Not that I've heard. You're probably thinking of one of the nuttier Roman Emperors (I think it was Caligula) who appointed his horse to the Senate. --Gene_poole 22:40, 4 Apr 2005 (UTC)

No. The two big myths concerning horses were about one Roman Emperor making his horse a senator, and Catherine the Great supposedly suffering a heart attack and dying while performing oral sex on a horse. Neither as far as I know is true.

Actually, now that I think of it, there is one allegedly true papal story concerning a horse. Apparently one very pompous pope rode through the streets of Rome in a procession on a mare. Half way through, a horse in the procession broke away and mounted the mare the pope was riding, leaving his Holiness trapped between a randy horse and the mare he was trying to have sex with. The pompous pope was made a laughing stock! FearÉIREANN 22:49, 4 Apr 2005 (UTC)

I have read a similar version of the story involving "a pompous bishop": so probably an urban legend. Jackiespeel (talk) 18:29, 23 March 2009 (UTC)

Should the myth about John Paul II's Doctor Martens be included? The story goes that he had special white 1460s made for him and the Cardinals, but it's an urban legend. Or is that too light hearted for this page? Binkymagnus 18:17, 2005 Apr 23 (UTC)

It is actually partly true. The company that makes them was the subject of a TV programme on the BBC a year or two ago. They mentioned their surprise at having a request for docs from the Vatican. It appears that HH was a big fan of them (and as an occasional wearer of them, I can understand why. They are so damned comfortable.) and wore them when walking the mountains. He didn't say if he asked for a white pair, though. FearÉIREANN 23:04, 28 Apr 2005 (UTC)
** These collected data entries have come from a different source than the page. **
===== src/inc/dcap_pkg.sv =====
// constants and types for the debug control access port
// assumes one core clock domain; debugger requests arrive on a slow link
//
// Behaviour
// - debugger reset write requests system soft reset unless an erase runs
// - debugger-caused soft reset recorded as reset cause
// - debugger erase write starts full chip erase
// - erase progress flag busy throughout erase
// - erase ends: config unprotected, CPU keys loaded
// - unprotection starts next soft reset, ends hard
// - secondary erase clears application MCU first
// - erase protection refuses debugger erase after reset
// - no port protection: equal nonzero port keys allow debugger memory access
// - mailbox flags changed only by data accesses
// - word write sets that direction's flag; word read clears it
// - equal nonzero erase keys start full erase
// - key-triggered erase reopens ports next soft reset
// - erase guard latch write-once, blocks unlock
// - configured port protection keeps port protected
// - equal nonzero port keys open non-secure debug
// - port guard latch write-once, blocks unlock
// - equal nonzero secure keys open secure debug
// - secure guard latch write-once, blocks unlock
// - secure debug on: erase keys start erase
// - port and secure keys survive soft reset
// - protection blocks debugger bus access port
package dcap_pkg;
  localparam int AW = 12;
  localparam int DW = 32;
  // debugger side offsets
  localparam logic [AW-1:0] DBG_SOFT_RST_OFS   = 12'h000;
  localparam logic [AW-1:0] DBG_ERASE_OFS      = 12'h004;
  localparam logic [AW-1:0] DBG_ERASE_STAT_OFS = 12'h008;
  localparam logic [AW-1:0] DBG_PORT_KEY_OFS   = 12'h010;
  localparam logic [AW-1:0] DBG_SEC_KEY_OFS    = 12'h014;
  localparam logic [AW-1:0] DBG_EP_STAT_OFS    = 12'h018;
  localparam logic [AW-1:0] DBG_EP_KEY_OFS     = 12'h01C;
  localparam logic [AW-1:0] DBG_OUT_WORD_OFS   = 12'h020;
  localparam logic [AW-1:0] DBG_OUT_FLAG_OFS   = 12'h024;
  localparam logic [AW-1:0] DBG_IN_WORD_OFS    = 12'h028;
  localparam logic [AW-1:0] DBG_IN_FLAG_OFS    = 12'h02C;
  localparam logic [AW-1:0] DBG_IDENT_OFS      = 12'h0FC;
  // cpu side offsets
  localparam logic [AW-1:0] CPU_IN_WORD_OFS    = 12'h400;
  localparam logic [AW-1:0] CPU_IN_FLAG_OFS    = 12'h404;
  localparam logic [AW-1:0] CPU_OUT_WORD_OFS   = 12'h480;
  localparam logic [AW-1:0] CPU_OUT_FLAG_OFS   = 12'h484;
  localparam logic [AW-1:0] CPU_EP_LATCH_OFS   = 12'h500;
  localparam logic [AW-1:0] CPU_EP_KEY_OFS     = 12'h504;
  localparam logic [AW-1:0] CPU_PORT_LATCH_OFS = 12'h540;
  localparam logic [AW-1:0] CPU_PORT_KEY_OFS   = 12'h544;
  localparam logic [AW-1:0] CPU_SEC_LATCH_OFS  = 12'h548;
  localparam logic [AW-1:0] CPU_SEC_KEY_OFS    = 12'h54C;
  localparam logic [AW-1:0] CPU_STATUS_OFS     = 12'h600;
  // status field positions
  localparam int STAT_PORT_BIT = 0;
  localparam int STAT_SEC_BIT  = 1;
  localparam int STAT_EP_BIT   = 2;
  // values
  localparam logic [DW-1:0] KEY_AFTER_ERASE = 32'h50FA50FA;
  localparam logic [DW-1:0] WORD_RST        = 32'h00000000;
  localparam logic          GUARD_RST       = 1'b1;
  typedef enum logic [1:0] {
    ER_IDLE   = 2'b00,
    ER_APP    = 2'b01,
    ER_LOCAL  = 2'b10,
    ER_FINISH = 2'b11
  } dcap_erase_e;
endpackage : dcap_pkg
"Documents of Jesus Christ"[edit]

What????? No mention of the check for the Last Supper????--Midnite Critic 05:44, 22 July 2006 (UTC)

Neutrality dispute[edit]

Why is the neutrality of this article disputed? The tone seems OK to me. BLHersey 23:27, 23 February 2007 (UTC)

Never mind. Someone removed it in the last 5 minutes. BLHersey 23:28, 23 February 2007 (UTC)

"There is also a dispute on the numerology of Vicarius Filii Dei and Vicarius Christi"[edit]

There is no such dispute. The Latin spelling is the only spelling used for Latin numerology of Latin phrases. "Uicarius Filii Dei" can come only to 666 however the 1st & 7th letters are written. The Latin numerology of English words & phrases can be subject to dispute -. J can be counted as 1 or ignored, K can be counted as 100 or ignored, W can be counted as 5 or 10 .- but not the Latin numerology of Latin words & phrases. Unless I receive an argument to the contrary, I'm going to delete the "dispute" paragraph.

Froggo Zijgeb 00:03, 27 June 2007 (UTC)

  • In the article, how is "616" derived from "Vicarivs Christi"? I get V+I+C+I+V+C+I+I = 5+1+100+1+5+100+1+1 = 214, which is mentioned later. SigPig |SEND - OVER 05:58, 22 August 2009 (UTC)

Vatican Library myth[edit]

Perhaps there's a place here for the myth that the Vatican has the world's largest collection of pornography. This is debunked by Snopes: --Maltelauridsbrigge (talk) 14:15, 16 July 2008 (UTC)

Sexing the pope[edit]

There are also a number of rumours about checks carried out to ensure the pope is male; this is mentioned in the article in the section about Joan (without it being clear whether such tests were really carried out or part of the myth; no reference is given). Generally it is claimed this is done either by the pope sitting on a chair with a hole (see discussion of sedes stercoraria under Pope Joan), or by someone specially tasked to stick his hand up the papal vestments. I'm not sure as to whether any of these stories reflect current or historical practice, or are just salacious gossip. But a discussion here with evidence/refutation would be a useful contribution. --Maltelauridsbrigge (talk) 14:27, 16 July 2008 (UTC)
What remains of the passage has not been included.